Use Ansible to manage users and groups on Linux

The
You can download this article in PDF format to support us through the following link.

Download the guide in PDF format

turn off
The

The
The

On Linux, each process runs as a specific user, and each file and folder is owned by a specific user. In addition, user access to these files and folders is restricted. This shows that learning how to complete user management on Linux as an ordinary user or administrator is very important.
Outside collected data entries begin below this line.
## config.mk

```make
export PLATFORM = sky130hd
export DESIGN_NAME = i2c_register_master_unit_flat
export DESIGN_NICKNAME = d
export VERILOG_FILES = /design/src/hdl/i2crm_pkg.sv /design/src/hdl/i2crm_if.sv /design/src/hdl/i2crm_core.sv /design/src/hdl/i2crm_outq.sv /design/src/hdl/i2c_register_master_unit.sv /design/src/flat_wrapper.sv
export SDC_FILE = /design/constraint.sdc
export NUM_CORES = 1
export LEC_CHECK = 0
export ABC_AREA = 0
export BUFFER_PORTS_ARGS = -buffer_cell sky130_fd_sc_hd__buf_2
export CAP_MARGIN = 0
export CORE_MARGIN = 2
export CORE_UTILIZATION = 35
export DETAILED_ROUTE_END_ITERATION = 10
export PLACE_DENSITY_LB_ADDON = 0.12
export SYNTH_ARGS = -nofsm -noshare
export SYNTH_HDL_FRONTEND = slang
export SYNTH_SLANG_ARGS = --single-unit
```

## constraint.sdc

```tcl
create_clock -name clk_i -period 7.1 [get_ports clk_i]
set_input_delay 1.42 -clock clk_i [delete_from_list [all_inputs] [get_ports clk_i]]
set_output_delay 1.42 -clock clk_i [all_outputs]
set_load 0.01 [all_outputs]
```
**src/hw/rtl/polygon_point_coverage_test_core_defines.svh**
```systemverilog
// ----------------------------------------------------------------------------
// Polygon point coverage test: assertion macros
// Shared concurrent assertion forms used by the coverage test RTL.
// ----------------------------------------------------------------------------
`ifndef POLYGON_POINT_COVERAGE_TEST_CORE_DEFINES_SVH
`define POLYGON_POINT_COVERAGE_TEST_CORE_DEFINES_SVH

// Same-cycle implication, checked out of reset
`define PPCT_ASSERT_IMP(lbl, clk, rstn, ante, cons, msg) \
    lbl: assert property (@(posedge clk) disable iff (!rstn) (ante) |-> (cons)) \
        else $error(msg);

// Next-cycle implication, checked out of reset
`define PPCT_ASSERT_NXT(lbl, clk, rstn, ante, cons, msg) \
    lbl: assert property (@(posedge clk) disable iff (!rstn) (ante) |=> (cons)) \
        else $error(msg);

`endif

```
**src/hw/rtl/ppct_pkg.sv**
```systemverilog
// ----------------------------------------------------------------------------
// Polygon point coverage test: shared package
// Sizes, field types, action and register codes, and the edge request bundle.
// ----------------------------------------------------------------------------
`default_nettype none

package ppct_pkg;

    // Polygon capacity and coordinate width
    localparam int MAX_VERTICES = 16;
    localparam int COORD_BITS   = 16;
    localparam int VIDX_W       = $clog2(MAX_VERTICES);
    localparam int VCNT_W       = $clog2(MAX_VERTICES + 1);

    // Edge arithmetic widths
    localparam int DIFF_W = COORD_BITS + 1;
    localparam int PROD_W = 2 * DIFF_W;

    // Other field widths
    localparam int COLOR_W  = 32;
    localparam int FRAME_W  = 13;
    localparam int ACTION_W = 2;
    localparam int CFG_IDX_W = 1;

    // Stream payload widths, padded to whole bytes
    localparam int IN_BITS     = 2 * COORD_BITS + COLOR_W;
    localparam int IN_TDATA_W  = ((IN_BITS + 7) / 8) * 8;
    localparam int OUT_BITS    = 2 * COORD_BITS + 3 + COLOR_W;
    localparam int OUT_TDATA_W = ((OUT_BITS + 7) / 8) * 8;

    // Action codes
    localparam logic [ACTION_W-1:0] ACT_BEGIN  = 2'd0;
    localparam logic [ACTION_W-1:0] ACT_APPEND = 2'd1;
    localparam logic [ACTION_W-1:0] ACT_TEST   = 2'd2;

    // Configuration register indexes and reset values
    localparam logic [CFG_IDX_W-1:0] CFG_FRAME_WIDTH  = 1'd0;
    localparam logic [CFG_IDX_W-1:0] CFG_FRAME_HEIGHT = 1'd1;
    localparam logic [FRAME_W-1:0]   FRAME_WIDTH_RST  = 13'd640;
    localparam logic [FRAME_W-1:0]   FRAME_HEIGHT_RST = 13'd480;

    typedef logic signed [COORD_BITS-1:0] t_coord;
    typedef logic signed [DIFF_W-1:0]     t_diff;
    typedef logic signed [PROD_W-1:0]     t_prod;

    typedef struct packed {
        t_coord y;
        t_coord x;
    } t_vertex;

    // One edge handed to the crossing unit: vertex i and previous vertex j
    typedef struct packed {
        logic    vld;
        t_vertex vi;
        t_vertex vj;
    } t_edge_req;

endpackage

`default_nettype wire

```
**src/hw/rtl/ppct_vtx_ram.sv**
```systemverilog
// ----------------------------------------------------------------------------
// Polygon point coverage test: vertex store
// One write port and one registered read port over the polygon vertices.
// ----------------------------------------------------------------------------
`default_nettype none

module ppct_vtx_ram
    import ppct_pkg::*;
(
    input  wire                i_clk,
    input  wire                i_we,
    input  wire [VIDX_W-1:0]   i_waddr,
    input  t_vertex            i_wdata,
    input  wire [VIDX_W-1:0]   i_raddr,
    output t_vertex            o_rdata
);

    t_vertex r_mem [MAX_VERTICES];
    t_vertex r_rdata;

    // Write port
    always_ff @(posedge i_clk) begin
        if (i_we) begin
            r_mem[i_waddr] <= i_wdata;
        end
    end

    // Registered read port
    always_ff @(posedge i_clk) begin
        r_rdata <= r_mem[i_raddr];
    end

    assign o_rdata = r_rdata;

endmodule

`default_nettype wire

```
**src/hw/rtl/ppct_edge_unit.sv**
```systemverilog
// ----------------------------------------------------------------------------
// Polygon point coverage test: edge crossing unit
// Two-register pipeline taking one edge per cycle; the toggle for an edge is
// valid once the edge has passed stage A and stage B, and says whether the edge
// crosses the test row strictly left of the test column, exact by
// cross-multiplication.
// ----------------------------------------------------------------------------
`default_nettype none

module ppct_edge_unit
    import ppct_pkg::*;
(
    input  wire        i_clk,
    input  wire        i_rst_n,
    input  t_edge_req  i_req,
    input  t_coord     i_tx,
    input  t_coord     i_ty,
    output logic       o_toggle
);

    // Stage A: straddle check and coordinate differences
    logic  w_straddle;
    logic  w_left;
    logic  r_a_vld;
    logic  r_a_hit;
    t_diff r_a_dyt;
    t_diff r_a_dx;
    t_diff r_a_dxt;
    t_diff r_a_dy;

    // Stage B: products
    logic  r_b_vld;
    logic  r_b_hit;
    logic  r_b_dpos;
    t_prod r_b_lhs;
    t_prod r_b_rhs;

    assign w_straddle = ((i_req.vi.y < i_ty) && (i_req.vj.y >= i_ty)) ||
                        ((i_req.vj.y < i_ty) && (i_req.vi.y >= i_ty));
    assign w_left     = (i_req.vi.x <= i_tx) || (i_req.vj.x <= i_tx);

    always_ff @(posedge i_clk) begin
        if (!i_rst_n) begin
            r_a_vld <= 1'b0;
            r_b_vld <= 1'b0;
        end else begin
            r_a_vld <= i_req.vld;
            r_b_vld <= r_a_vld;
        end
    end

    // Payload of both stages
    always_ff @(posedge i_clk) begin
        r_a_hit  <= w_straddle && w_left;
        r_a_dyt  <= $signed({i_ty[COORD_BITS-1], i_ty}) -
                    $signed({i_req.vi.y[COORD_BITS-1], i_req.vi.y});
        r_a_dx   <= $signed({i_req.vj.x[COORD_BITS-1], i_req.vj.x}) -
                    $signed({i_req.vi.x[COORD_BITS-1], i_req.vi.x});
        r_a_dxt  <= $signed({i_tx[COORD_BITS-1], i_tx}) -
                    $signed({i_req.vi.x[COORD_BITS-1], i_req.vi.x});
        r_a_dy   <= $signed({i_req.vj.y[COORD_BITS-1], i_req.vj.y}) -
                    $signed({i_req.vi.y[COORD_BITS-1], i_req.vi.y});

        r_b_hit  <= r_a_hit;
        r_b_dpos <= !r_a_dy[DIFF_W-1] && (r_a_dy != '0);
        r_b_lhs  <= r_a_dyt * r_a_dx;
        r_b_rhs  <= r_a_dxt * r_a_dy;
    end

    // Compare with the sign of the edge's dy folded in
    assign o_toggle = r_b_vld && r_b_hit &&
                      (r_b_dpos ? (r_b_lhs < r_b_rhs) : (r_b_lhs > r_b_rhs));

endmodule

`default_nettype wire

```
**src/hw/rtl/polygon_point_coverage_test_core.sv**
```systemverilog
// Test beat: the edge walk reads the vertex store one entry per cycle, the last vertex
// first and then each vertex in order (skipped when empty); then the crossing unit drains
// and a finish state loads the result register. The finish state stretches while the
// result register holds an unaccepted beat. The next beat can be taken in the cycle after
// the result loads. Begin and append beats leave the core idle; reset clears the sequencer
// and polygon state, frame is 640x480.
// ----------------------------------------------------------------------------
// Polygon point coverage test core
// Even-odd point-in-polygon test with bounding box and frame clip; vertices
// are walked one edge per cycle through a shared crossing unit.
// ----------------------------------------------------------------------------
`default_nettype none

`include "polygon_point_coverage_test_core_defines.svh"

module polygon_point_coverage_test_core
    import ppct_pkg::*;
(
    input  wire                    i_clk,
    input  wire                    i_rst_n,
    // Input stream
    input  wire                    i_s_axis_tvalid,
    output logic                   o_s_axis_tready,
    input  wire [IN_TDATA_W-1:0]   i_s_axis_tdata,   // coord_x, coord_y, color_in
    input  wire [ACTION_W-1:0]     i_s_axis_tuser,   // action
    // Output stream
    output logic                   o_m_axis_tvalid,
    input  wire                    i_m_axis_tready,
    output logic [OUT_TDATA_W-1:0] o_m_axis_tdata,   // pixel_x, pixel_y, covered,
                                                     // in_frame, write_enable,
                                                     // pixel_color, zero pad
    // Configuration
    input  wire                    i_cfg_we,
    input  wire [CFG_IDX_W-1:0]    i_cfg_idx,
    input  wire [FRAME_W-1:0]      i_cfg_wdata
);

    localparam logic [1:0] ST_IDLE   = 2'd0;
    localparam logic [1:0] ST_WALK   = 2'd1;
    localparam logic [1:0] ST_DRAIN  = 2'd2;
    localparam logic [1:0] ST_FINISH = 2'd3;
    localparam logic [1:0] DRAIN_LAST = 2'd2;

    logic [1:0]          r_state;
    logic [VCNT_W-1:0]   r_vcount;
    logic [VCNT_W-1:0]   r_rd_cnt;
    logic [1:0]          r_drain_cnt;
    logic                r_rd_vld;
    logic                r_rd_first;
    logic                r_parity;
    t_coord              r_box_min_x;
    t_coord              r_box_max_x;
    t_coord              r_box_min_y;
    t_coord              r_box_max_y;
    logic [COLOR_W-1:0]  r_fill_color;
    logic [FRAME_W-1:0]  r_frame_w;
    logic [FRAME_W-1:0]  r_frame_h;
    t_coord              r_tx;
    t_coord              r_ty;
    t_vertex             r_prev;

    logic                r_out_vld;
    t_coord              r_out_x;
    t_coord              r_out_y;
    logic                r_out_cov;
    logic                r_out_inf;
    logic [COLOR_W-1:0]  r_out_color;

    logic                w_in_acc;
    logic                w_out_load;
    logic [ACTION_W-1:0] w_action;
    t_vertex             w_in_vtx;
    logic [COLOR_W-1:0]  w_in_color;
    logic                w_vtx_we;
    logic [VCNT_W-1:0]   w_last;
    logic [VCNT_W-1:0]   w_cnt_m1;
    logic [VIDX_W-1:0]   n_rd_addr;
    t_vertex             w_rd_vtx;
    t_edge_req           w_edge;
    logic                w_toggle;
    logic                w_in_box;
    logic                w_in_frame;

    // Input beat fields
    assign w_action    = i_s_axis_tuser;
    assign w_in_vtx.x  = i_s_axis_tdata[COORD_BITS-1:0];
    assign w_in_vtx.y  = i_s_axis_tdata[2*COORD_BITS-1:COORD_BITS];
    assign w_in_color  = i_s_axis_tdata[2*COORD_BITS+COLOR_W-1:2*COORD_BITS];

    assign o_s_axis_tready = (r_state == ST_IDLE);
    assign w_in_acc        = i_s_axis_tvalid && o_s_axis_tready;
    assign w_out_load      = (r_state == ST_FINISH) && (!r_out_vld || i_m_axis_tready);

    // Vertex store write on an append within capacity
    assign w_vtx_we = w_in_acc && (w_action == ACT_APPEND) &&
                      (r_vcount < VCNT_W'(MAX_VERTICES));

    // Walk order: last vertex first, then 0 .. n-1
    assign w_last    = r_vcount - VCNT_W'(1);
    assign w_cnt_m1  = r_rd_cnt - VCNT_W'(1);
    assign n_rd_addr = (r_rd_cnt == '0) ? w_last[VIDX_W-1:0] : w_cnt_m1[VIDX_W-1:0];

    ppct_vtx_ram u_vtx_ram (
        .i_clk   (i_clk),
        .i_we    (w_vtx_we),
        .i_waddr (r_vcount[VIDX_W-1:0]),
        .i_wdata (w_in_vtx),
        .i_raddr (n_rd_addr),
        .o_rdata (w_rd_vtx)
    );

    // Edge request: fresh vertex i with the one read before it
    assign w_edge.vld = r_rd_vld && !r_rd_first;
    assign w_edge.vi  = w_rd_vtx;
    assign w_edge.vj  = r_prev;

    ppct_edge_unit u_edge_unit (
        .i_clk    (i_clk),
        .i_rst_n  (i_rst_n),
        .i_req    (w_edge),
        .i_tx     (r_tx),
        .i_ty     (r_ty),
        .o_toggle (w_toggle)
    );

    // Sequencer and polygon state
    always_ff @(posedge i_clk) begin
        if (!i_rst_n) begin
            r_state      <= ST_IDLE;
            r_vcount     <= '0;
            r_rd_cnt     <= '0;
            r_drain_cnt  <= '0;
            r_rd_vld     <= 1'b0;
            r_rd_first   <= 1'b0;
            r_parity     <= 1'b0;
            r_box_min_x  <= '0;
            r_box_max_x  <= '0;
            r_box_min_y  <= '0;
            r_box_max_y  <= '0;
            r_fill_color <= '0;
        end else begin
            r_rd_vld   <= (r_state == ST_WALK);
            r_rd_first <= (r_state == ST_WALK) && (r_rd_cnt == '0);
            if (w_toggle) begin
                r_parity <= ~r_parity;
            end
            unique case (r_state)
                ST_IDLE: begin
                    if (w_in_acc) begin
                        if (w_action == ACT_BEGIN) begin
                            r_vcount     <= '0;
                            r_box_min_x  <= '0;
                            r_box_max_x  <= '0;
                            r_box_min_y  <= '0;
                            r_box_max_y  <= '0;
                            r_fill_color <= w_in_color;
                        end else if (w_vtx_we) begin
                            r_vcount <= r_vcount + VCNT_W'(1);
                            if (r_vcount == '0) begin
                                r_box_min_x <= w_in_vtx.x;
                                r_box_max_x <= w_in_vtx.x;
                                r_box_min_y <= w_in_vtx.y;
                                r_box_max_y <= w_in_vtx.y;
                            end else begin
                                if (w_in_vtx.x < r_box_min_x) r_box_min_x <= w_in_vtx.x;
                                if (w_in_vtx.x > r_box_max_x) r_box_max_x <= w_in_vtx.x;
                                if (w_in_vtx.y < r_box_min_y) r_box_min_y <= w_in_vtx.y;
                                if (w_in_vtx.y > r_box_max_y) r_box_max_y <= w_in_vtx.y;
                            end
                        end else if (w_action == ACT_TEST) begin
                            r_parity    <= 1'b0;
                            r_rd_cnt    <= '0;
                            r_drain_cnt <= '0;
                            r_state     <= (r_vcount == '0) ? ST_DRAIN : ST_WALK;
                        end
                    end
                end
                ST_WALK: begin
                    r_rd_cnt <= r_rd_cnt + VCNT_W'(1);
                    if (r_rd_cnt == r_vcount) begin
                        r_state <= ST_DRAIN;
                    end
                end
                ST_DRAIN: begin
                    r_drain_cnt <= r_drain_cnt + 2'd1;
                    if (r_drain_cnt == DRAIN_LAST) begin
                        r_state <= ST_FINISH;
                    end
                end
                ST_FINISH: begin
                    if (w_out_load) begin
                        r_state <= ST_IDLE;
                    end
                end
                default: begin
                    r_state <= ST_IDLE;
                end
            endcase
        end
    end

    // Test point capture and previous vertex
    always_ff @(posedge i_clk) begin
        if (w_in_acc && (w_action == ACT_TEST)) begin
            r_tx <= w_in_vtx.x;
            r_ty <= w_in_vtx.y;
        end
        if (r_rd_vld) begin
            r_prev <= w_rd_vtx;
        end
    end

    // Frame size registers
    always_ff @(posedge i_clk) begin
        if (!i_rst_n) begin
            r_frame_w <= FRAME_WIDTH_RST;
            r_frame_h <= FRAME_HEIGHT_RST;
        end else if (i_cfg_we) begin
            unique case (i_cfg_idx)
                CFG_FRAME_WIDTH:  r_frame_w <= i_cfg_wdata;
                CFG_FRAME_HEIGHT: r_frame_h <= i_cfg_wdata;
                default:          r_frame_w <= r_frame_w;
            endcase
        end
    end

    // Half-open box and frame clip
    assign w_in_box   = (r_tx >= r_box_min_x) && (r_tx < r_box_max_x) &&
                        (r_ty >= r_box_min_y) && (r_ty < r_box_max_y);
    assign w_in_frame = !r_tx[COORD_BITS-1] && !r_ty[COORD_BITS-1] &&
                        ($unsigned(r_tx) < r_frame_w) && ($unsigned(r_ty) < r_frame_h);

    // Output register
    always_ff @(posedge i_clk) begin
        if (!i_rst_n) begin
            r_out_vld <= 1'b0;
        end else if (w_out_load) begin
            r_out_vld <= 1'b1;
        end else if (i_m_axis_tready) begin
            r_out_vld <= 1'b0;
        end
    end

    always_ff @(posedge i_clk) begin
        if (w_out_load) begin
            r_out_x     <= r_tx;
            r_out_y     <= r_ty;
            r_out_cov   <= r_parity && w_in_box;
            r_out_inf   <= w_in_frame;
            r_out_color <= r_fill_color;
        end
    end

    assign o_m_axis_tvalid = r_out_vld;
    assign o_m_axis_tdata  = OUT_TDATA_W'({r_out_color, r_out_cov && r_out_inf,
                                           r_out_inf, r_out_cov, r_out_y, r_out_x});

    // Checks
    `PPCT_ASSERT_IMP(a_vcount_cap, i_clk, i_rst_n, 1'b1,
        r_vcount <= VCNT_W'(MAX_VERTICES), "vertex count above capacity")
    `PPCT_ASSERT_IMP(a_walk_range, i_clk, i_rst_n, r_state == ST_WALK,
        r_rd_cnt <= r_vcount, "edge walk ran past the vertex count")
    `PPCT_ASSERT_NXT(a_test_starts, i_clk, i_rst_n,
        w_in_acc && (w_action == ACT_TEST),
        (r_state == ST_WALK) || (r_state == ST_DRAIN), "test beat did not start a walk")
    `PPCT_ASSERT_IMP(a_no_toggle_idle, i_clk, i_rst_n, r_state == ST_IDLE,
        !w_toggle, "crossing reported outside a walk")

endmodule

`default_nettype wire

```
Information about local users can be found in etc / passwd:

[email protected]:~$ tail -9 /etc/passwd
colord:x:121:126:colord colour management daemon,,,:/var/lib/colord:/usr/sbin/nologin
geoclue:x:122:127::/var/lib/geoclue:/usr/sbin/nologin
pulse:x:123:128:PulseAudio daemon,,,:/var/run/pulse:/usr/sbin/nologin
gnome-initial-setup:x:124:65534::/run/gnome-initial-setup/:/bin/false
gdm:x:125:130:Gnome Display Manager:/var/lib/gdm3:/bin/false
eugene:x:1000:1000:Eugene,,,:/home/eugene:/bin/bash
systemd-coredump:x:999:999:systemd Core Dumper:/:/usr/sbin/nologin
mysql:x:126:133:MySQL Server,,,:/nonexistent:/bin/false
redis:x:127:134::/var/lib/redis:/usr/sbin/nologin

The format is explained as follows:

username:password:uid:gid:gecos:home/dir:shell

Groups also have IDs, and each user belongs to a default group, the user-specific group (UPG). The user may also have supplementary groups. These supplementary groups can help users to access other files and processes. Information about groups can usually be found in etc / group:

[email protected]:~$ tail -9 /etc/group
gdm:x:130:
lxd:x:131:eugene
eugene:x:1000:
sambashare:x:132:eugene
systemd-coredump:x:999:
mysql:x:133:
redis:x:134:
vboxusers:x:135:
docker:x:136:

The format is explained as follows:

groupname:password:GID:

You have heard of the root user. Super users are super users, they have all the permissions of the system. The root directory can override all file permissions and is used to manage the system. Usually, we log in as a non-privileged user and then use the sudo command to gain root privileges.

As a Linux administrator, our task is to manage user accounts, such as adding users, deleting users, and so on. These tasks can be easily managed by Ansible. We will use Ansible Playbook to study them. In Ansible, user and group modules can help us complete user management tasks. The script focuses on various tasks.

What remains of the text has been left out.